The more I have delved into formative spirituality, the more optimistic I get. The more I read the theologians regarding the salvific efficacies of implicit faith, the more heartened I am with the opportunities ahead for the evangelization of the world with our explicit faith. The more I am aided in prayer by The Helper, the holy Spirit, the more I believe this same Spirit is forming upright and mature consciences, writing the law of Love on the hearts of every human being through a divine communication that is ever so sublime.

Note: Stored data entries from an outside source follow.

## src/rtl/core/fbrle_pkg.sv

```systemverilog
`timescale 1ns / 1ps

package fbrle_pkg;

  // Default width of the running decoded-byte total.
  localparam int TOTAL_BITS_DEF = 24;

  // Field widths of the result channel.
  localparam int KIND_W   = 2;
  localparam int VALUE_W  = 8;
  localparam int LEN_W    = 17;
  localparam int OFFS_W   = 26;
  localparam int COUNT_W  = 24;
  localparam int STRIDE_W = 3;

  // Descriptor kinds.
  localparam logic [KIND_W-1:0] KIND_LIT = 2'd0;
  localparam logic [KIND_W-1:0] KIND_RUN = 2'd1;
  localparam logic [KIND_W-1:0] KIND_END = 2'd2;

  // Controller to datapath.
  typedef struct packed {
    logic go;         // perform one resolve step this cycle
    logic sel_input;  // step consumes in_byte (otherwise an implied zero)
  } cmd_t;

  // Datapath to controller.
  typedef struct packed {
    logic out_free;   // output register can take a result this cycle
    logic cont;       // an implied-zero field follows the current step
  } status_t;

endpackage

```

## src/rtl/core/fbrle_ctrl.sv

```systemverilog
`timescale 1ns / 1ps

module fbrle_ctrl (
  input  logic              clk,
  input  logic              rst_n,
  input  logic              in_valid,
  output logic              in_stall,
  input  fbrle_pkg::status_t status,
  output fbrle_pkg::cmd_t    cmd,
  output logic              busy
);

  localparam logic ST_IDLE = 1'b0;
  localparam logic ST_LOOP = 1'b1;

  logic st_r;
  logic st_nxt;

  always_comb begin
    cmd.sel_input = 1'b0;
    cmd.go        = 1'b0;
    st_nxt        = st_r;
    unique case (st_r)
      ST_IDLE: begin
        cmd.sel_input = 1'b1;
        cmd.go        = in_valid && status.out_free;
      end
      ST_LOOP: begin
        cmd.go = status.out_free;
      end
      default: begin
        cmd.go = 1'b0;
      end
    endcase
    if (cmd.go) begin
      st_nxt = status.cont ? ST_LOOP : ST_IDLE;
    end
  end

  always_ff @(posedge clk) begin
    if (!rst_n) begin
      st_r <= ST_IDLE;
    end else begin
      st_r <= st_nxt;
    end
  end

  assign in_stall = (st_r != ST_IDLE) || !status.out_free;
  assign busy     = (st_r == ST_LOOP);

endmodule

```

## src/rtl/core/fbrle_dp.sv

```systemverilog
`timescale 1ns / 1ps

module fbrle_dp #(
  parameter int TOTAL_BITS = fbrle_pkg::TOTAL_BITS_DEF
) (
  input  logic                                clk,
  input  logic                                rst_n,
  input  fbrle_pkg::cmd_t                      cmd,
  output fbrle_pkg::status_t                   status,
  input  logic [7:0]                          in_byte,
  input  logic                                cfg_we,
  input  logic [fbrle_pkg::STRIDE_W-1:0]      cfg_data,
  input  logic                                out_stall,
  output logic                                out_valid,
  output logic [fbrle_pkg::KIND_W-1:0]        out_kind,
  output logic [fbrle_pkg::VALUE_W-1:0]       out_run_value,
  output logic [fbrle_pkg::LEN_W-1:0]         out_run_length,
  output logic [fbrle_pkg::OFFS_W-1:0]        out_start_offset,
  output logic [fbrle_pkg::COUNT_W-1:0]       out_total_count,
  output logic                                out_last_of_item
);

  localparam int LW = fbrle_pkg::LEN_W;
  localparam int SW = ((TOTAL_BITS > LW) ? TOTAL_BITS : LW) + 1;
  localparam int PW = ((TOTAL_BITS + 3) > fbrle_pkg::OFFS_W) ?
                      (TOTAL_BITS + 3) : fbrle_pkg::OFFS_W;
  localparam int CW = (TOTAL_BITS > fbrle_pkg::COUNT_W) ? TOTAL_BITS : fbrle_pkg::COUNT_W;
  localparam logic [TOTAL_BITS-1:0] TOTAL_CAP = {TOTAL_BITS{1'b1}};

  localparam logic [1:0] PH_SYM = 2'd0;
  localparam logic [1:0] PH_CNT = 2'd1;
  localparam logic [1:0] PH_HI  = 2'd2;
  localparam logic [1:0] PH_LO  = 2'd3;

  localparam logic [8:0] PREV_NONE = 9'h100;

  logic [fbrle_pkg::STRIDE_W-1:0] stride_r;
  logic [fbrle_pkg::STRIDE_W-1:0] stride_eff;

  logic [7:0]            flag_r,  flag_nxt;
  logic [7:0]            mask_r,  mask_nxt;
  logic [1:0]            phase_r, phase_nxt;
  logic [8:0]            prev_r,  prev_nxt;
  logic [LW-1:0]         acc_r,   acc_nxt;
  logic [TOTAL_BITS-1:0] total_r, total_nxt;

  logic [7:0]                     v;
  logic                           emit;
  logic                           is_end;
  logic                           cont;
  logic [fbrle_pkg::KIND_W-1:0]   e_kind;
  logic [7:0]                     e_val;
  logic [LW-1:0]                  e_len;
  logic [SW-1:0]                  sum;
  logic [PW-1:0]                  prod;
  logic [CW-1:0]                  count_ext;

  logic                           out_valid_r;
  logic [fbrle_pkg::KIND_W-1:0]   kind_r;
  logic [7:0]                     val_r;
  logic [LW-1:0]                  len_r;
  logic [fbrle_pkg::OFFS_W-1:0]   offs_r;
  logic [fbrle_pkg::COUNT_W-1:0]  count_r;
  logic                           last_r;
  logic                           out_free;

  // Stride codes outside 1..4 clamp to the nearest legal stride.
  always_comb begin
    unique case (stride_r) inside
      3'd0:                    stride_eff = 3'd1;
      3'd1, 3'd2, 3'd3, 3'd4:  stride_eff = stride_r;
      default:                 stride_eff = 3'd4;
    endcase
  end

  assign prod = PW'(total_r) * PW'(stride_eff);

  always_comb begin
    flag_nxt  = flag_r;
    mask_nxt  = mask_r;
    phase_nxt = phase_r;
    prev_nxt  = prev_r;
    acc_nxt   = acc_r;
    total_nxt = total_r;
    emit      = 1'b0;
    is_end    = 1'b0;
    cont      = 1'b0;
    e_kind    = fbrle_pkg::KIND_LIT;
    e_val     = 8'd0;
    e_len     = '0;
    sum       = '0;
    v         = cmd.sel_input ? in_byte : 8'd0;

    if (cmd.sel_input && (mask_r == 8'd0)) begin
      flag_nxt = in_byte;
      mask_nxt = 8'h80;
      cont     = !in_byte[7];
    end else begin
      unique case (phase_r)
        PH_SYM: begin
          if (cmd.sel_input && (v == 8'd0)) begin
            is_end = 1'b1;
            emit   = 1'b1;
            e_kind = fbrle_pkg::KIND_END;
          end else begin
            emit   = 1'b1;
            e_kind = fbrle_pkg::KIND_LIT;
            e_val  = v;
            e_len  = LW'(1);
            if (prev_r == {1'b0, v}) begin
              phase_nxt = PH_CNT;
            end else begin
              prev_nxt = {1'b0, v};
            end
          end
        end
        PH_CNT: begin
          if (v < 8'd254) begin
            emit      = 1'b1;
            e_kind    = fbrle_pkg::KIND_RUN;
            e_val     = prev_r[7:0];
            e_len     = LW'(v);
            prev_nxt  = PREV_NONE;
            acc_nxt   = '0;
            phase_nxt = PH_SYM;
          end else if (v == 8'd254) begin
            acc_nxt   = LW'(254);
            phase_nxt = PH_LO;
          end else begin
            acc_nxt   = LW'(510);
            phase_nxt = PH_HI;
          end
        end
        PH_HI: begin
          acc_nxt   = acc_r + {1'b0, v, 8'd0};
          phase_nxt = PH_LO;
        end
        PH_LO: begin
          emit      = 1'b1;
          e_kind    = fbrle_pkg::KIND_RUN;
          e_val     = prev_r[7:0];
          e_len     = acc_r + LW'(v);
          prev_nxt  = PREV_NONE;
          acc_nxt   = '0;
          phase_nxt = PH_SYM;
        end
      endcase

      if (is_end) begin
        flag_nxt  = 8'd0;
        mask_nxt  = 8'd0;
        phase_nxt = PH_SYM;
        prev_nxt  = PREV_NONE;
        acc_nxt   = '0;
        total_nxt = '0;
      end else begin
        mask_nxt = mask_r >> 1;
        cont     = |((mask_r >> 1) & ~flag_r);
        if (emit) begin
          sum = SW'(total_r) + SW'(e_len);
          total_nxt = (sum > SW'(TOTAL_CAP)) ? TOTAL_CAP : sum[TOTAL_BITS-1:0];
        end
      end
    end
  end

  // The end descriptor reports the length before the clear.
  assign count_ext = is_end ? CW'(total_r) : CW'(total_nxt);

  assign out_free = !out_valid_r || !out_stall;
  assign status.out_free = out_free;
  assign status.cont     = cont;

  always_ff @(posedge clk) begin
    if (!rst_n) begin
      stride_r <= fbrle_pkg::STRIDE_W'(1);
      flag_r   <= 8'd0;
      mask_r   <= 8'd0;
      phase_r  <= PH_SYM;
      prev_r   <= PREV_NONE;
      acc_r    <= '0;
      total_r  <= '0;
    end else begin
      if (cfg_we) begin
        stride_r <= cfg_data;
      end
      if (cmd.go) begin
        flag_r  <= flag_nxt;
        mask_r  <= mask_nxt;
        phase_r <= phase_nxt;
        prev_r  <= prev_nxt;
        acc_r   <= acc_nxt;
        total_r <= total_nxt;
      end
    end
  end

  always_ff @(posedge clk) begin
    if (!rst_n) begin
      out_valid_r <= 1'b0;
    end else if (cmd.go && emit) begin
      out_valid_r <= 1'b1;
    end else if (!out_stall) begin
      out_valid_r <= 1'b0;
    end
  end

  always_ff @(posedge clk) begin
    if (cmd.go && emit) begin
      kind_r  <= e_kind;
      val_r   <= e_val;
      len_r   <= e_len;
      offs_r  <= prod[fbrle_pkg::OFFS_W-1:0];
      count_r <= count_ext[fbrle_pkg::COUNT_W-1:0];
      last_r  <= is_end || !cont;
    end
  end

  assign out_valid        = out_valid_r;
  assign out_kind         = kind_r;
  assign out_run_value    = val_r;
  assign out_run_length   = len_r;
  assign out_start_offset = offs_r;
  assign out_total_count  = count_r;
  assign out_last_of_item = last_r;

endmodule

```

## src/rtl/core/flag_bit_rle_byte_decoder.sv

```systemverilog
`timescale 1ns / 1ps

// Channel  Direction  Handshake            Payload
// in       input      in_valid / in_stall  in_byte
// out      output     out_valid / out_stall kind, run_value, run_length, start_offset,
//                                          total_count, last_of_item
// cfg      input      cfg_valid / cfg_ready cfg_output_stride
//
// Each beat on the input is followed by one resolve step for every implied-zero
// field that its flag byte resolves right after it; no new byte is taken meanwhile.
// The flag-bit walk in the controller does this, one field per cycle when not stalled.
// A result waiting in the output register under out_stall holds the walk.
// Reset (rst_n low, synchronous) clears the stream state and sets the stride to 1.

module flag_bit_rle_byte_decoder #(
  parameter int TOTAL_BITS = fbrle_pkg::TOTAL_BITS_DEF
) (
  input  logic                                clk,
  input  logic                                rst_n,
  input  logic                                in_valid,
  output logic                                in_stall,
  input  logic [7:0]                          in_byte,
  output logic                                out_valid,
  input  logic                                out_stall,
  output logic [fbrle_pkg::KIND_W-1:0]        out_kind,
  output logic [fbrle_pkg::VALUE_W-1:0]       out_run_value,
  output logic [fbrle_pkg::LEN_W-1:0]         out_run_length,
  output logic [fbrle_pkg::OFFS_W-1:0]        out_start_offset,
  output logic [fbrle_pkg::COUNT_W-1:0]       out_total_count,
  output logic                                out_last_of_item,
  input  logic                                cfg_valid,
  output logic                                cfg_ready,
  input  logic [fbrle_pkg::STRIDE_W-1:0]      cfg_output_stride
);

  fbrle_pkg::cmd_t    cmd;
  fbrle_pkg::status_t status;
  logic               busy;

  assign cfg_ready = 1'b1;

  fbrle_ctrl u_ctrl (
    .clk      (clk),
    .rst_n    (rst_n),
    .in_valid (in_valid),
    .in_stall (in_stall),
    .status   (status),
    .cmd      (cmd),
    .busy     (busy)
  );

  fbrle_dp #(
    .TOTAL_BITS (TOTAL_BITS)
  ) u_dp (
    .clk              (clk),
    .rst_n            (rst_n),
    .cmd              (cmd),
    .status           (status),
    .in_byte          (in_byte),
    .cfg_we           (cfg_valid && cfg_ready),
    .cfg_data         (cfg_output_stride),
    .out_stall        (out_stall),
    .out_valid        (out_valid),
    .out_kind         (out_kind),
    .out_run_value    (out_run_value),
    .out_run_length   (out_run_length),
    .out_start_offset (out_start_offset),
    .out_total_count  (out_total_count),
    .out_last_of_item (out_last_of_item)
  );

  // No new byte is taken while implied-zero fields are still being walked.
  a_busy_stalls: assert property (@(posedge clk) disable iff (!rst_n)
    busy |-> in_stall)
    else $error("input accepted during flag walk");

  // The walk only starts right after an accepted byte.
  a_walk_start: assert property (@(posedge clk) disable iff (!rst_n)
    $rose(busy) |-> $past(in_valid && !in_stall))
    else $error("flag walk started without an input beat");

  a_end_last: assert property (@(posedge clk) disable iff (!rst_n)
    (out_valid && (out_kind == fbrle_pkg::KIND_END)) |->
      (out_last_of_item && (out_run_length == '0)))
    else $error("end descriptor malformed");

  a_lit_len: assert property (@(posedge clk) disable iff (!rst_n)
    (out_valid && (out_kind == fbrle_pkg::KIND_LIT)) |-> (out_run_length == 17'd1))
    else $error("literal with length other than one");

endmodule
```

The more I encounter social sin, the more I witness social grace. The more I think about apokatastasis, the more it seems to me that all may be saved. Hell remains a theoretical possibility but not quite a serious probability. The manifold (but not heavily documented) ways of being exculpable as regards serious sin are far more probable in the life of a human being than the heavily documented, manifold codifed ways of being guilty before one's Maker.
I've come full circle to suggest that we have been in serious error to teach children about Hell and mortal sin. The more I have prayed over and studied authentic church teachings, the more I have given obsequium and assent and deference to Church teaching, the more I appreciate and understand why we believe as we do. At the same time, I have become more impressed with the esoterica versus what should be exoteric; I have become aware of the heavily nuanced and carefully defined objects of belief. These all suggest that the Kingdom is now and is to come. It is a difficult matter to enter fully into the Kingdom now and to trod the purgative and illuminative paths toward the unitive way but that doesn't mean you aren't already saved or justified. It is easy to be cast into Gehenna IF you meet what are some onerous criteria and can not be found exculpable due to any of a plethora of reasons ranging from ignorance and poor formation to mental illness and derangement. The preponderance of venial versus true mortal sin has got to be so heavily weighted in the favor of that which is venial versus that which is mortal, so heavily skewed in favor of the lessor offense versus the graver offense, that I've seriously considered reprogramming my children regarding that aspect of our catechesis. Oh, I've heard all the arguments and counterarguments about the efficacy of motivating people through fear, especially as regards a matter of such moment as one's eternal destiny. And sure, untold adults operate at very early stages of Kohlberg's levels of moral development and thus one could argue for the developmental appropriateness of the fear-mongering approach to religion. But guess what? It ain't working.
I wonder what would happen to our children if we restricted our catechesis to the teaching of unconditional love and the efficacies that flow therefrom? I wonder if they could be moved to repentance out of love? I wonder if they would contemplate to attain love? I wonder if we should mention hell and mortal sin only in the footnotes of 3rd year Moral Theology and then, only as theoretical possibilities necessitated by the gift of a free will by God to humanity? I wonder if we might better teach universal salvation as a far likelier probability and if we ought to teach it, therefore, far more prominently? I wonder if the academic pendulum should swing and formative spirituality and mystical theology should be prerequisites for classical moral theology?
I wonder about this a lot and I think I'm going to go tell my own children, right now, that there ain't no hell and, if there was, there ain't a snowball's chance in Geheena that they could commit a mortal sin and end up there even if there was! Now you and I both know this wouldn't be "theologically correct" but I'd be meaning one thing even if I was saying something entirely different and I'm sure that our Helper, the holy Spirit, would help them get the true meaning. Sure, it may be a flawed pedagogy but I'd bet it would get them a lot closer to the truth than the Baltimore Catechism ever got me!
What's a poor parent to do while waiting for " ecclesia semper reformada"?